Work out how many lines below contain the word "default", then give that number alone.

____ Supplied information

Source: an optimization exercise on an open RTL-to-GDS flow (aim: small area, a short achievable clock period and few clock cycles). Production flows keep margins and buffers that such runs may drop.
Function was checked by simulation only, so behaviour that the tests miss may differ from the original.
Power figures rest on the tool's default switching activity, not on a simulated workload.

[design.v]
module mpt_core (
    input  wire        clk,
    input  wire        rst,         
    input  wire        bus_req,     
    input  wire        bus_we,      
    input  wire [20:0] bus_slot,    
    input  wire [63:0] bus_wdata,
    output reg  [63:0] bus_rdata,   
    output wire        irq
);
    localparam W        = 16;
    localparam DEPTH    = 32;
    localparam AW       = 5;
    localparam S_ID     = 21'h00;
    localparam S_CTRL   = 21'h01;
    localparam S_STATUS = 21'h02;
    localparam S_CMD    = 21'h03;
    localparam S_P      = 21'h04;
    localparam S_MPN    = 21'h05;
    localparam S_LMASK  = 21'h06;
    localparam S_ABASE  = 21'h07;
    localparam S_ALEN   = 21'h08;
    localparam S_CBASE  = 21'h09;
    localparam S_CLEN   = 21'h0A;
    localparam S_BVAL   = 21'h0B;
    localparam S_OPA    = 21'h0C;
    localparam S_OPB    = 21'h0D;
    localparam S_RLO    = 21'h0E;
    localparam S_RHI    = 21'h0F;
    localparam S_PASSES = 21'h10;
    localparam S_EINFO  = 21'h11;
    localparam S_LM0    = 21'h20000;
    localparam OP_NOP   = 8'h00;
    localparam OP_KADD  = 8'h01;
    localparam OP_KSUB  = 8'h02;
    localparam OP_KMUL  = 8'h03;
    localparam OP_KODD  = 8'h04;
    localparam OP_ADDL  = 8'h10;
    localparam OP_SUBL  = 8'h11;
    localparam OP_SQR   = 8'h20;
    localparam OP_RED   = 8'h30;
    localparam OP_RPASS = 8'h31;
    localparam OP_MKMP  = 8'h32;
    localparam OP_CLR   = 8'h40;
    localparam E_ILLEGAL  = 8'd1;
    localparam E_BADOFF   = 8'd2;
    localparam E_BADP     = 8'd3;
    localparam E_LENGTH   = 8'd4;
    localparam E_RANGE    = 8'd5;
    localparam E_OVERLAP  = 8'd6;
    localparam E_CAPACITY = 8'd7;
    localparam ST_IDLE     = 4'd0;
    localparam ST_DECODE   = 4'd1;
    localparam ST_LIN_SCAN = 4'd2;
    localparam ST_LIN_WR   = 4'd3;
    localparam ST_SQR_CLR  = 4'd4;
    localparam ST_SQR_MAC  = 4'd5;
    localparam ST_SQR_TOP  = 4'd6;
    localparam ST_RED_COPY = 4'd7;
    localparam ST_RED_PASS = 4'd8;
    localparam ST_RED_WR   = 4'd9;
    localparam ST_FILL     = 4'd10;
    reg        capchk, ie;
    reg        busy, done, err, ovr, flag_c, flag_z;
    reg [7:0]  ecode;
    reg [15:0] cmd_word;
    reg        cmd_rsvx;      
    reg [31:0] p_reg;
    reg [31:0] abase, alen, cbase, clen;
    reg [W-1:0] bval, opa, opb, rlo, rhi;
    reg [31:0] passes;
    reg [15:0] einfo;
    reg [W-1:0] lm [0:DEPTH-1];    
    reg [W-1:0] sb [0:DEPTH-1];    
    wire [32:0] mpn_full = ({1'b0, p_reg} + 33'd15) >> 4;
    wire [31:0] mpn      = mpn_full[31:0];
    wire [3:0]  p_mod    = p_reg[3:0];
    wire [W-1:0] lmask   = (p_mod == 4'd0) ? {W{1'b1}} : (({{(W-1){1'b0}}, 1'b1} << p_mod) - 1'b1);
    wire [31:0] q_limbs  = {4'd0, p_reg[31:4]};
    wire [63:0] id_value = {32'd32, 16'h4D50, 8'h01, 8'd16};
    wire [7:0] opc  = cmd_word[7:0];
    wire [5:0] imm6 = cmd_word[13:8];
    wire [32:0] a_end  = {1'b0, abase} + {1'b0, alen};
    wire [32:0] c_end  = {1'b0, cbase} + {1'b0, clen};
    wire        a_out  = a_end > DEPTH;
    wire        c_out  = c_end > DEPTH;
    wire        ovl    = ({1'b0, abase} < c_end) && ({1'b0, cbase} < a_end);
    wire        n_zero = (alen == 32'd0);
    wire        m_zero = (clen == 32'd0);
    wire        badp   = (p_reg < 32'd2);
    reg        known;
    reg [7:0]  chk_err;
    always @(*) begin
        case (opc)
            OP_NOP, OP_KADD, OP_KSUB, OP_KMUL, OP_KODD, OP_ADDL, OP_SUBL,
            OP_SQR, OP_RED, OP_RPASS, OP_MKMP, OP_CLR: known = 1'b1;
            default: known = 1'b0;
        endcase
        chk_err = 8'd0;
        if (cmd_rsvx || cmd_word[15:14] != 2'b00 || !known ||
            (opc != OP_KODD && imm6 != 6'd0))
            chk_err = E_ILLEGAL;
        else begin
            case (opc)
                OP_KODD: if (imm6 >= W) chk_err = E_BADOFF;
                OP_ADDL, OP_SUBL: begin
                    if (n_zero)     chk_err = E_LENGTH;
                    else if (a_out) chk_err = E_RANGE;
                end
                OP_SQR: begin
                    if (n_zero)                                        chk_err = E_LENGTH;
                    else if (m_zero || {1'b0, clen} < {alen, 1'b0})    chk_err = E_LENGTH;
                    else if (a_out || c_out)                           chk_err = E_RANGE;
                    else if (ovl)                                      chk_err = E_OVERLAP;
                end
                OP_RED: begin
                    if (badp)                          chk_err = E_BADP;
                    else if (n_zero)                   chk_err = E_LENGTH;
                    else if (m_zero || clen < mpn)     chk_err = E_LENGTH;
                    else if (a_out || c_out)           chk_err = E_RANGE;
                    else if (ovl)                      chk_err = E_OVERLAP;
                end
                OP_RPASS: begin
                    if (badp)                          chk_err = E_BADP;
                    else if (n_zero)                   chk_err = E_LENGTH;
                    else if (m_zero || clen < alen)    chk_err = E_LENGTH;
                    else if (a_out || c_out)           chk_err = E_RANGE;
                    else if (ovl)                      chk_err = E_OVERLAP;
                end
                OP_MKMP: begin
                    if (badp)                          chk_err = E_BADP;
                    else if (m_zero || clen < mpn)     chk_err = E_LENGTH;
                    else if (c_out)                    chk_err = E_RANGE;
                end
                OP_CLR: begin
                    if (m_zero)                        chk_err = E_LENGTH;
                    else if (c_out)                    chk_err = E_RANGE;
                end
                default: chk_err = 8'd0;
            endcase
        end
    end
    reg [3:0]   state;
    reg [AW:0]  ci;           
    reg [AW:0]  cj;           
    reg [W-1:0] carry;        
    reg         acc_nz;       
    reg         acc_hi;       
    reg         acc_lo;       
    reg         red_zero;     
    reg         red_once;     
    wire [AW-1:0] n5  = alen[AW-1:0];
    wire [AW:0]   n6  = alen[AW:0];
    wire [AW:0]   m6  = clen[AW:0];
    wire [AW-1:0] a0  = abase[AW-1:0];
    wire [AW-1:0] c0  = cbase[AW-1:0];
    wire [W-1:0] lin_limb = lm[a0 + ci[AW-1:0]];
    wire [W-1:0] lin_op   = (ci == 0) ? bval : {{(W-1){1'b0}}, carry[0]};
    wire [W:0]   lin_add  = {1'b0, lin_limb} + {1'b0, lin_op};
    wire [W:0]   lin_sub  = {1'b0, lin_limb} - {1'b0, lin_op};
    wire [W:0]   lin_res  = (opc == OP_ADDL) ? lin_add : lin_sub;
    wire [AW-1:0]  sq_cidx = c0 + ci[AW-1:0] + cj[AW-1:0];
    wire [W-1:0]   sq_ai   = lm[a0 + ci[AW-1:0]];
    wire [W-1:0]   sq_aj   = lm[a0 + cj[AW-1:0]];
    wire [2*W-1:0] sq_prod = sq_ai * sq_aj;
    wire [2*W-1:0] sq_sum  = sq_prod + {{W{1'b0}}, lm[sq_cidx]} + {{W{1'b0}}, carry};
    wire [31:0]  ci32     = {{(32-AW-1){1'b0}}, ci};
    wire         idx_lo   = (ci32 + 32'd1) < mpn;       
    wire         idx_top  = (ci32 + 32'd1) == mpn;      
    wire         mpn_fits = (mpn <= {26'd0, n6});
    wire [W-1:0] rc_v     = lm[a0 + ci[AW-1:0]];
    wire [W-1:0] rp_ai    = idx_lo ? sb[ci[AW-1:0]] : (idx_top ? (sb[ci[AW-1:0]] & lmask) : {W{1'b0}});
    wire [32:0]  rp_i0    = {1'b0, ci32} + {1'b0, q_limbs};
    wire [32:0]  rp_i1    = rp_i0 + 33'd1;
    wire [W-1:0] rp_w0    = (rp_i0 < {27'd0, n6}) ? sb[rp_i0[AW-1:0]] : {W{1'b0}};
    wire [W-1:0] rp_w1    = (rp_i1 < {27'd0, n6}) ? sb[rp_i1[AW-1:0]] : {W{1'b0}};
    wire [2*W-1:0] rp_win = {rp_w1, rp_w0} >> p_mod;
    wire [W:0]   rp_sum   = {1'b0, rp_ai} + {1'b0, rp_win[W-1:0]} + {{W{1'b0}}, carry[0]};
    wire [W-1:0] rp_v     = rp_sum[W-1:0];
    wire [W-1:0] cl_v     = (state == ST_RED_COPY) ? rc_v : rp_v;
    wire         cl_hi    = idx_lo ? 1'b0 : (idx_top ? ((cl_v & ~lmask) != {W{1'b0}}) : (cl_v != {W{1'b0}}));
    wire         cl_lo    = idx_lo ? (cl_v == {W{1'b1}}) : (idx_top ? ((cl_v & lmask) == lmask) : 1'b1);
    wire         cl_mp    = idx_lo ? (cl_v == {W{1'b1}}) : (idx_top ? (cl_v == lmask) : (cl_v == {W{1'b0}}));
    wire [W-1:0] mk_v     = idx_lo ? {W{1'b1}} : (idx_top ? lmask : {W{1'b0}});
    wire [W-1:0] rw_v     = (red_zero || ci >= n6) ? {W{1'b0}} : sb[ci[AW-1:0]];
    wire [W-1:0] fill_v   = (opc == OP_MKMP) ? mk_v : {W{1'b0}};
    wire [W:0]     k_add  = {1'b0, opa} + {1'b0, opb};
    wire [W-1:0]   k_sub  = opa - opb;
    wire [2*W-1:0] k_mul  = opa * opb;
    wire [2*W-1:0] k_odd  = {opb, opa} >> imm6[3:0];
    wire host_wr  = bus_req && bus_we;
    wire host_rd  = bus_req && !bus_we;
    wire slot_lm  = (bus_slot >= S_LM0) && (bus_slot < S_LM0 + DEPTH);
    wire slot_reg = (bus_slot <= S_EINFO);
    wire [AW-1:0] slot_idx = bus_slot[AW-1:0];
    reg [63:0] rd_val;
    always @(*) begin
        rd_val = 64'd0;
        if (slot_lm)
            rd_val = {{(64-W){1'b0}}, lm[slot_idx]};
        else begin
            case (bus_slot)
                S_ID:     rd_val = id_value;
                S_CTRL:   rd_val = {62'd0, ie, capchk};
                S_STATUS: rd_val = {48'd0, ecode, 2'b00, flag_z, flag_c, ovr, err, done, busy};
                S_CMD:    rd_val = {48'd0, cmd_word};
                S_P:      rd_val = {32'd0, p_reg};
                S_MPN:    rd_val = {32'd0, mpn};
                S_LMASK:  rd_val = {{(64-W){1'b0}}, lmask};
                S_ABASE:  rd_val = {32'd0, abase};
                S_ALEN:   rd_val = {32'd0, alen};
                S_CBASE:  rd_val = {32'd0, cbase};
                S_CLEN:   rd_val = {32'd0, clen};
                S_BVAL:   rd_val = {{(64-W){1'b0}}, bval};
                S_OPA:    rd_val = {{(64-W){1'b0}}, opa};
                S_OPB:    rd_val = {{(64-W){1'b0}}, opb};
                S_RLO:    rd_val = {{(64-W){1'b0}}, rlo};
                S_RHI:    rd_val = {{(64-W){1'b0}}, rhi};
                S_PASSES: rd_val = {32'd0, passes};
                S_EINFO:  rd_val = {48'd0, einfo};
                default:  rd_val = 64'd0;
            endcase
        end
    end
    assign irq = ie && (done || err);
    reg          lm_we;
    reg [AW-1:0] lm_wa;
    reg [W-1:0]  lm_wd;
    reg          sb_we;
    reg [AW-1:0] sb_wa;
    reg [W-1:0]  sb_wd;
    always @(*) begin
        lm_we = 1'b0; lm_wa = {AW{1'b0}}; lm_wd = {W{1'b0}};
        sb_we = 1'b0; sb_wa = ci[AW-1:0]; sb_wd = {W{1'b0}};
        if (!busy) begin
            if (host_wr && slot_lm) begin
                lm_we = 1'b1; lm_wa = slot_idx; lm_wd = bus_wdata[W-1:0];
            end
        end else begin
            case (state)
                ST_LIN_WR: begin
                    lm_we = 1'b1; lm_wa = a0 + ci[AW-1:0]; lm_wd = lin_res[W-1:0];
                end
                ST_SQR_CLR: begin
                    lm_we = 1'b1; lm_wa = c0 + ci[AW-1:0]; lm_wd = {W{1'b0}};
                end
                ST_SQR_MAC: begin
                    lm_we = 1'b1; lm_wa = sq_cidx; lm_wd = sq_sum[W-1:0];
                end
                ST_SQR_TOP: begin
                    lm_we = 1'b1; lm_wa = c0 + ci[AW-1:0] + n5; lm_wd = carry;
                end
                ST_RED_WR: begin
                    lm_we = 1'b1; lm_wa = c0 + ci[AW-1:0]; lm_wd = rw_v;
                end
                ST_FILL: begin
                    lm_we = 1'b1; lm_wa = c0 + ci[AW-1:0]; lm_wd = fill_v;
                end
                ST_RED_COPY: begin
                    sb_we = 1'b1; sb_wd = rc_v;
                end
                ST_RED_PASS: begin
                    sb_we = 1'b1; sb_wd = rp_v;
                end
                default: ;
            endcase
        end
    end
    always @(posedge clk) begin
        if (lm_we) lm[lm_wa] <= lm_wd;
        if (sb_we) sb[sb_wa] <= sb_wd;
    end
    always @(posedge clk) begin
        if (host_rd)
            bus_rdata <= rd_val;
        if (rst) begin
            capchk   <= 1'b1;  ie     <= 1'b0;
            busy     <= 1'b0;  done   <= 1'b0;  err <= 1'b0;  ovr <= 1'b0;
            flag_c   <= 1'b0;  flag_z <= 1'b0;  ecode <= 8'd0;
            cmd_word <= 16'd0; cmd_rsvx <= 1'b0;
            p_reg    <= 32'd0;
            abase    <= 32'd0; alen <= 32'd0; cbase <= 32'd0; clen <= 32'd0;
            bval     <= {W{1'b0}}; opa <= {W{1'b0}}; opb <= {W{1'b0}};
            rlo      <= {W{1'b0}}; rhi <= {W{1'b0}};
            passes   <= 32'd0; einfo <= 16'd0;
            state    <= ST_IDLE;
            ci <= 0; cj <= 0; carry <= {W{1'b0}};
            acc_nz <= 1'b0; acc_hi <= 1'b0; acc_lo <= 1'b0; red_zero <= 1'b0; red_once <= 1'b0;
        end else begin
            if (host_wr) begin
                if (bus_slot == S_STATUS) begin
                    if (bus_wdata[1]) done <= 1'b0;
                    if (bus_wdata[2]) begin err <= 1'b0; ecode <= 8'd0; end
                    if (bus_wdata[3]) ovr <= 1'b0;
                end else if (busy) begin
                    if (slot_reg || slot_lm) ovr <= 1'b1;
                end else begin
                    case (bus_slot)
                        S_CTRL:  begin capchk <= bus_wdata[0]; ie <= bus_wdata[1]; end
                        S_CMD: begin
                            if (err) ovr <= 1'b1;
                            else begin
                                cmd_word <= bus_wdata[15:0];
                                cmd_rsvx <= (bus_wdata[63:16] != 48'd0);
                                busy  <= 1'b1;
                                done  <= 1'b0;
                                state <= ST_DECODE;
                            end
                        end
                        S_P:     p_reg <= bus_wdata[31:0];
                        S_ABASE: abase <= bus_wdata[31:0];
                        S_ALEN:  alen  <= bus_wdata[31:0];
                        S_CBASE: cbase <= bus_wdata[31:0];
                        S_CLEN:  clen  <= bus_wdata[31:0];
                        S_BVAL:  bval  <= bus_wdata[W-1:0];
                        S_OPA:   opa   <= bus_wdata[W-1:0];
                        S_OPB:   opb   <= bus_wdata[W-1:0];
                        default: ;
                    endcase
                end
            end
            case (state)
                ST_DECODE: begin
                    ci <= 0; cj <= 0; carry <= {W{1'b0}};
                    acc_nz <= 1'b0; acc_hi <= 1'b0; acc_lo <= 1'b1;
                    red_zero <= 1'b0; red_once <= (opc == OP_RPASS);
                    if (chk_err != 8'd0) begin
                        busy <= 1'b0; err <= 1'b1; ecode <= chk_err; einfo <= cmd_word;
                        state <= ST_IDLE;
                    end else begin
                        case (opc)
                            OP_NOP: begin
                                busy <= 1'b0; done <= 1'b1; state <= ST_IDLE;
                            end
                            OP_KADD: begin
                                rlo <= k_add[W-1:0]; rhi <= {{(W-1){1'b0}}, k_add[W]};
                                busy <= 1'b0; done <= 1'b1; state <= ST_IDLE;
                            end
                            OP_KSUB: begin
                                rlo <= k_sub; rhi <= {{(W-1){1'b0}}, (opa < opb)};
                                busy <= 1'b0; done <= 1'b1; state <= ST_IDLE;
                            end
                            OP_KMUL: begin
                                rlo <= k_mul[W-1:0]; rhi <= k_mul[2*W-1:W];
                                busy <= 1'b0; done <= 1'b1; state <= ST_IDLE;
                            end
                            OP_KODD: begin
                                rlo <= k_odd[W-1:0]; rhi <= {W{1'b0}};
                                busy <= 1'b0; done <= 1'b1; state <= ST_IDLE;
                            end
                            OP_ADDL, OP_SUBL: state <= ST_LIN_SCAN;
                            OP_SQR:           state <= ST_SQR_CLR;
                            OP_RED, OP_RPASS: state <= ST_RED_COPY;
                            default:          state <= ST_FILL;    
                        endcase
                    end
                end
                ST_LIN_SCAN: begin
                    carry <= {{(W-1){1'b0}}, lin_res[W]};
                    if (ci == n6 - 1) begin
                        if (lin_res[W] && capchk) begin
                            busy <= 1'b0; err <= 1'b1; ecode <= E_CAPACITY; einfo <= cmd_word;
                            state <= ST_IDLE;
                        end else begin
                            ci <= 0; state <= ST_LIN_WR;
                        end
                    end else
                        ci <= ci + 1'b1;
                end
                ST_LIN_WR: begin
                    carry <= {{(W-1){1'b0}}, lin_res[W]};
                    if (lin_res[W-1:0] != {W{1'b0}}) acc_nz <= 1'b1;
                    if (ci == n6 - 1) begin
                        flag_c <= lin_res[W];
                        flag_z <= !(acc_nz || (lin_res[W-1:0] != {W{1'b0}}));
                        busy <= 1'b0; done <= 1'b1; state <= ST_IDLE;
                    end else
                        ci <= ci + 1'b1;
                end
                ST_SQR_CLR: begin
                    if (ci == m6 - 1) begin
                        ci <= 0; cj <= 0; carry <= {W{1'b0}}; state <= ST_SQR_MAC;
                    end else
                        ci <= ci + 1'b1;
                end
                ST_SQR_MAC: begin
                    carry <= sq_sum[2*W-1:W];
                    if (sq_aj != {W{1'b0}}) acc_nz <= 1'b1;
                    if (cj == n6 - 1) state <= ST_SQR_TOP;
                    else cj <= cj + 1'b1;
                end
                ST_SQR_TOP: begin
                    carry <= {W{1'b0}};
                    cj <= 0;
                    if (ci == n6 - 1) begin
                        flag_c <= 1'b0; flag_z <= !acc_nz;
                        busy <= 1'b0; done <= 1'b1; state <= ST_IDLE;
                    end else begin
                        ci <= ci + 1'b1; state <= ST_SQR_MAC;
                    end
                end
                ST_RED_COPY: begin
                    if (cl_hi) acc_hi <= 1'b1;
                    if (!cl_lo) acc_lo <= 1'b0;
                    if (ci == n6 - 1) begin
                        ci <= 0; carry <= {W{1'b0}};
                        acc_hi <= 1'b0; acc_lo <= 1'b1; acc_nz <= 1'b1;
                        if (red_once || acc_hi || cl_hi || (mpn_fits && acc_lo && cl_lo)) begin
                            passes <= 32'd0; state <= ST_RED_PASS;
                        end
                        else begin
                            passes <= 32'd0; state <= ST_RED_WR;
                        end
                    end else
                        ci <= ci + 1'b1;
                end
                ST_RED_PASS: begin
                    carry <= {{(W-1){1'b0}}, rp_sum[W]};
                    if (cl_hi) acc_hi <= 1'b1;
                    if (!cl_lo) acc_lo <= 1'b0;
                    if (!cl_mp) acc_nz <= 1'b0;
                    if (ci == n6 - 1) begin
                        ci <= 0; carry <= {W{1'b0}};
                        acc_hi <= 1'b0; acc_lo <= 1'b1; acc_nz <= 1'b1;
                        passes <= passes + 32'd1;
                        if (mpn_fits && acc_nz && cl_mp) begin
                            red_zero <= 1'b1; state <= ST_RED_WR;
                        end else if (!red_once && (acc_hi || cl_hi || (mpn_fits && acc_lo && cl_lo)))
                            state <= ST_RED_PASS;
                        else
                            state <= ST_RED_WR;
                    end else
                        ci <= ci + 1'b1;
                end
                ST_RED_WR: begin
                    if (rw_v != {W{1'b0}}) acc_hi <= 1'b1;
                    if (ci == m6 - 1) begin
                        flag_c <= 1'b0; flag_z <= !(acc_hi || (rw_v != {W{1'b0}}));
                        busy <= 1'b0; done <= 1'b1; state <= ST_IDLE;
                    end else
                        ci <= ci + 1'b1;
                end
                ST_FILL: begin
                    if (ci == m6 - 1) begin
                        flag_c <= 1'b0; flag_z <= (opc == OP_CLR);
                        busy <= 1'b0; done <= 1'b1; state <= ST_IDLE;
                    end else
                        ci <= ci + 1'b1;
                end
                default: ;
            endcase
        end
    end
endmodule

________

Expected answer: 8